American baseball player (born 1982)

Matthew Thomas Pagnozzi (born November 10, 1982) is an American former professional baseball catcher who played in Major League Baseball (MLB) for the St. Louis Cardinals, Colorado Rockies, Pittsburgh Pirates, Houston Astros, and Milwaukee Brewers.

Pagnozzi attended Highland High School in Gilbert, Arizona, and then Central Arizona College. The St. Louis Cardinals selected him in the eighth round of the 2003 June amateur draft as the 245th pick overall.

==Career==

===St. Louis Cardinals===
Pagnozzi made his professional baseball debut with the New Jersey Cardinals of the New York–Penn League. By 2008, he had advanced to the Memphis Redbirds, the AAA affiliate of the St. Louis Cardinals. In September 2009, the Cardinals called him up to the major leagues when rosters expanded. He made his MLB league debut on September 29, 2009, appearing as a pinch hitter and drawing a walk. Pagnozzi hit his first and only major league home run on September 28, 2010, against the Pittsburgh Pirates.

===Colorado Rockies===
On November 29, 2010, Pagnozzi signed a minor league contract with the Colorado Rockies. He was purchased on June 17, 2011.

===Pittsburgh Pirates===
On Wednesday September 14, 2011, Pagnozzi was claimed off waivers by the Pittsburgh Pirates. The Pirates had previously tried to acquire Pagnozzi in June 2011, after catchers Ryan Doumit and Chris Snyder went down with injuries. Those talks failed, and the Pirates instead received Michael McKenry from the Boston Red Sox. Pagnozzi was set be the 52nd player to appear in a game for the Pirates in 2011, breaking the franchise record of 51 players set the year before.

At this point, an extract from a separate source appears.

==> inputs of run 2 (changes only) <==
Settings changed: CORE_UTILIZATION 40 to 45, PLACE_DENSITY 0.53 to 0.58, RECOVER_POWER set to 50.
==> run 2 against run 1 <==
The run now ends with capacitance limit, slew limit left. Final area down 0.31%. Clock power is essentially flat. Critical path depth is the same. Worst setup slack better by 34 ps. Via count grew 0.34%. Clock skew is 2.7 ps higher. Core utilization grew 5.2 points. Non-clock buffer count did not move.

The record number of players to appear on the team is due to the large number of injuries sustained by the team in 2011.

===Cleveland Indians===
Pagnozzi signed a minor-league contract with the Cleveland Indians on December 2, 2011. His contract included an invitation to major-league spring training.

===Atlanta Braves===
On December 4, 2012, Pagnozzi signed a minor league deal with the Atlanta Braves with an invitation to spring training. He was expected to provide depth at catcher and serve as a back-up to Gerald Laird while Brian McCann missed the month of April with injury, but Pagnozzi was passed on the depth charts due to the emergence of Evan Gattis. As a result, Pagnozzi spent the majority of the 2013 season with AAA Gwinnett.

===Houston Astros===
On September 3, 2013, Pagnozzi was traded to the Houston Astros for cash considerations. He was outrighted off the roster on October 2, 2013, and elected free agency the next day.

===Milwaukee Brewers===
Pagnozzi signed a minor league deal with the Milwaukee Brewers on December 4, 2013. He played the entire 2014 season with the Triple-A Nashville Sounds, before having his contract purchased by the Brewers on September 1. He was outrighted off the roster on October 2, 2014, and elected free agency on October 12.

===Arizona Diamondbacks===
On November 6, 2014, Pagnozzi signed a minor league contract with the Arizona Diamondbacks.

==Personal life==
His uncle, Tom Pagnozzi, was a three-time Gold Glove winning catcher for the Cardinals from 1987 through 1998.